* EXERCISE DIRECTIONS
From the line containing "Register-to-register slack improved" through the last line, print the records exactly and nothing else.

□ □ □ □ □ □ □

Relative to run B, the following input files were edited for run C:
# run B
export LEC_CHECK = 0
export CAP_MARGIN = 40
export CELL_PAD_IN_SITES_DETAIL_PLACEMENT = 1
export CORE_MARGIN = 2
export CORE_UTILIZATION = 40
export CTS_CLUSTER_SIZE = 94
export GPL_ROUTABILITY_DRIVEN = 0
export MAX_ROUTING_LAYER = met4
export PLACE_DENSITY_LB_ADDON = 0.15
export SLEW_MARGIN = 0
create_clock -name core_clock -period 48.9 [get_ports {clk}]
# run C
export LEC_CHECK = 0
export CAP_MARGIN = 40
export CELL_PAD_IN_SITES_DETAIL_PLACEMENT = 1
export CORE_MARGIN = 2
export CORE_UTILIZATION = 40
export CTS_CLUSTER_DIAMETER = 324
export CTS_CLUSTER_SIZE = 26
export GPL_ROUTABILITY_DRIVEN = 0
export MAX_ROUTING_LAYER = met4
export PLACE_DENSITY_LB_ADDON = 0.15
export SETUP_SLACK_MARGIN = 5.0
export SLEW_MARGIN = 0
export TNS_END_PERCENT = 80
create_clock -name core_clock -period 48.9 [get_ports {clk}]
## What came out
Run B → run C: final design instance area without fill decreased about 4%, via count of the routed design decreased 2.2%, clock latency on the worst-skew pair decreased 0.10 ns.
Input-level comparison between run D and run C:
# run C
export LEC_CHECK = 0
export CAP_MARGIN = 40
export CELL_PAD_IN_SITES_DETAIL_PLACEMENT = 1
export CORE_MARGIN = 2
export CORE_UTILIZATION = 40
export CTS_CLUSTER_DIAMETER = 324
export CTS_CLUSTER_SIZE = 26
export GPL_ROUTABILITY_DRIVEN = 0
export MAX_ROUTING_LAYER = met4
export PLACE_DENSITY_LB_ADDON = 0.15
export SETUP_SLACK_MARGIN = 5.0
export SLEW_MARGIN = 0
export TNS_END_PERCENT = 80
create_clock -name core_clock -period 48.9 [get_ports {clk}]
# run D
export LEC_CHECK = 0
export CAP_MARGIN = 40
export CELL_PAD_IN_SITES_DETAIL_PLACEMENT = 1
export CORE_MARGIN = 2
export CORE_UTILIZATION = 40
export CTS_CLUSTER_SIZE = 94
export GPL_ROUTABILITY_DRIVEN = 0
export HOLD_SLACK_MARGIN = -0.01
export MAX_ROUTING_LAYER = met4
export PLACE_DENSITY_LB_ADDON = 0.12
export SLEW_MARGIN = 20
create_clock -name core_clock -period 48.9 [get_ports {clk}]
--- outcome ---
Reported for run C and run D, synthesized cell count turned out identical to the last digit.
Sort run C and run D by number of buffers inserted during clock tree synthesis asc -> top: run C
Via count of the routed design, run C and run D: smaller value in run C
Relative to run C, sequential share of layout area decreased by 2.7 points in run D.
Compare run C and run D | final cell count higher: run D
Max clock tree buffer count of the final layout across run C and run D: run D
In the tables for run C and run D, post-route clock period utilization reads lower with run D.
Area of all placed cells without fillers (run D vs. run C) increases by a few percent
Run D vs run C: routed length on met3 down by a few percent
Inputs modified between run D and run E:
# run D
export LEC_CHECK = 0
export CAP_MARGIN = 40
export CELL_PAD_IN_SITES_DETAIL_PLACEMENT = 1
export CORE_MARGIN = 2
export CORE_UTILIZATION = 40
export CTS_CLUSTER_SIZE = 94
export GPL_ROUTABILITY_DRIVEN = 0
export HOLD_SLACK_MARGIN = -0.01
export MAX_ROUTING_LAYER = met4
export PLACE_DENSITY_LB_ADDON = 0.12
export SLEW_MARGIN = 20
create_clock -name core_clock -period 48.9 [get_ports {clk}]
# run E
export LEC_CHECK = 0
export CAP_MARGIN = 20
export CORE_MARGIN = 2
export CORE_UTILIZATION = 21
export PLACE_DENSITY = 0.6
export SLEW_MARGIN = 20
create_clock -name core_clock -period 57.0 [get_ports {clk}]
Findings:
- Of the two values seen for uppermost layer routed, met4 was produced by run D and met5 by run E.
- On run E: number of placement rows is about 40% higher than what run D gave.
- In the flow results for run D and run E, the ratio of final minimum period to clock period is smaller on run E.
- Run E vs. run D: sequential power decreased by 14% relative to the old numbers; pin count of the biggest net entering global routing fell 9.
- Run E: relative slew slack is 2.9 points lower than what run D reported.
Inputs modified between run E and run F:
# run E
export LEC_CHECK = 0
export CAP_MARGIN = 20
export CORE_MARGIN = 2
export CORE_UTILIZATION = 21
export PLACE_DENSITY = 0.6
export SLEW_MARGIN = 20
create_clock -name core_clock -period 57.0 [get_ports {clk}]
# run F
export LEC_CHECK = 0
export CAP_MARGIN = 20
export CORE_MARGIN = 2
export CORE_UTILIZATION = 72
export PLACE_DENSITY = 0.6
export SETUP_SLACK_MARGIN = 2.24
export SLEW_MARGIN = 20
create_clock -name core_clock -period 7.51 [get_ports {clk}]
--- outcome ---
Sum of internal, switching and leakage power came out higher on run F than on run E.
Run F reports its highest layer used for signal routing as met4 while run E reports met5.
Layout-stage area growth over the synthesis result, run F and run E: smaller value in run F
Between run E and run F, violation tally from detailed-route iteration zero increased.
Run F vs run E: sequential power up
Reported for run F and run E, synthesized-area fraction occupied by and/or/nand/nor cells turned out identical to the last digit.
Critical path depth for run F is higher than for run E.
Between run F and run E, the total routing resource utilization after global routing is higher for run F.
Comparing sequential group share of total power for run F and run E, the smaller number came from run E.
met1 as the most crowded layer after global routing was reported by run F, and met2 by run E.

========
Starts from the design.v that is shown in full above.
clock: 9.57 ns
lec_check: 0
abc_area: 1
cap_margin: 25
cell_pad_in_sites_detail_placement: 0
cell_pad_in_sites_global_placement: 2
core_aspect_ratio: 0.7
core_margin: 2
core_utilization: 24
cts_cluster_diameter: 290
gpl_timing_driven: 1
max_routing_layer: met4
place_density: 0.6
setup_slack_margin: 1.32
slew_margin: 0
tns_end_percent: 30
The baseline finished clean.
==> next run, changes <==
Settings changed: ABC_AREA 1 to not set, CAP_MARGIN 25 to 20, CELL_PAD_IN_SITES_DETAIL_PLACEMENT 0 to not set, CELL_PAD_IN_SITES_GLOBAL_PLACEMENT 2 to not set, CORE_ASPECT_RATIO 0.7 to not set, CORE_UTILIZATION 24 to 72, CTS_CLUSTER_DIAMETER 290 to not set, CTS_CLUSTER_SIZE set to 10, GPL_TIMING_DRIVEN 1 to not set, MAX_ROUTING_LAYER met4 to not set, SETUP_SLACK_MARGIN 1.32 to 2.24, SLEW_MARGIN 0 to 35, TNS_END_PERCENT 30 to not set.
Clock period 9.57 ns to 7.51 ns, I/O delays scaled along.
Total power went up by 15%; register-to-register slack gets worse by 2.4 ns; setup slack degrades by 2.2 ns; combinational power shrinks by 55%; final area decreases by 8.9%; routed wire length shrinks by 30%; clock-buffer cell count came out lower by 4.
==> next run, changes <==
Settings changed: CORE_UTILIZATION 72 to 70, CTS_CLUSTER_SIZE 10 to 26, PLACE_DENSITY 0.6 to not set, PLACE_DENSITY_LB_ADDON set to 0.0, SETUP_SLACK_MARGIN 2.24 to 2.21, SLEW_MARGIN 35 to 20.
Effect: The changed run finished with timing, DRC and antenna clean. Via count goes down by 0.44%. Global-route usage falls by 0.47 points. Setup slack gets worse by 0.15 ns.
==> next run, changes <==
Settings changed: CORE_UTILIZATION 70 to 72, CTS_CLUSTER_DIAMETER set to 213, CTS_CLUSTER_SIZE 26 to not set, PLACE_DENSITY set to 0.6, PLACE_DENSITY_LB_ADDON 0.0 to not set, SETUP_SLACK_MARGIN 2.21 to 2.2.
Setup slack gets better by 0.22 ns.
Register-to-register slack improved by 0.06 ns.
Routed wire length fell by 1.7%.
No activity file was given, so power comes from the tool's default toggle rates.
## gift_shop_part1
module gift_shop_part1(
    input clk, 
    input rst,
    input [31:0] data_in,   
    input valid_in,         
    output ready,       
    output reg finished,
    output reg [63:0] result
);
For scale: ~18,000 cells after synthesis, about 2,300 flip-flops, ~100 I/O pins, ~0.19 sq mm of cells after synthesis.
make LEC_CHECK=0 CAP_MARGIN=15 CORE_ASPECT_RATIO=1.25 CORE_MARGIN=2 CORE_UTILIZATION=40 CTS_CLUSTER_SIZE=12 GPL_ROUTABILITY_DRIVEN=0 GPL_TIMING_DRIVEN=1 MAX_ROUTING_LAYER=met4 SLEW_MARGIN=25 finish   # period 7.43 ns
run.sh (not shown) runs the stock make flow with config.mk's settings and CLKGATE_MAP_FILE=.
The starting point finished but failed the layout checks on setup timing.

□ □ □ □ □ □ □

* EXERCISE SOLUTION
Register-to-register slack improved by 0.06 ns.
Routed wire length fell by 1.7%.
No activity file was given, so power comes from the tool's default toggle rates.
## gift_shop_part1
module gift_shop_part1(
    input clk, 
    input rst,
    input [31:0] data_in,   
    input valid_in,         
    output ready,       
    output reg finished,
    output reg [63:0] result
);
For scale: ~18,000 cells after synthesis, about 2,300 flip-flops, ~100 I/O pins, ~0.19 sq mm of cells after synthesis.
make LEC_CHECK=0 CAP_MARGIN=15 CORE_ASPECT_RATIO=1.25 CORE_MARGIN=2 CORE_UTILIZATION=40 CTS_CLUSTER_SIZE=12 GPL_ROUTABILITY_DRIVEN=0 GPL_TIMING_DRIVEN=1 MAX_ROUTING_LAYER=met4 SLEW_MARGIN=25 finish   # period 7.43 ns
run.sh (not shown) runs the stock make flow with config.mk's settings and CLKGATE_MAP_FILE=.
The starting point finished but failed the layout checks on setup timing.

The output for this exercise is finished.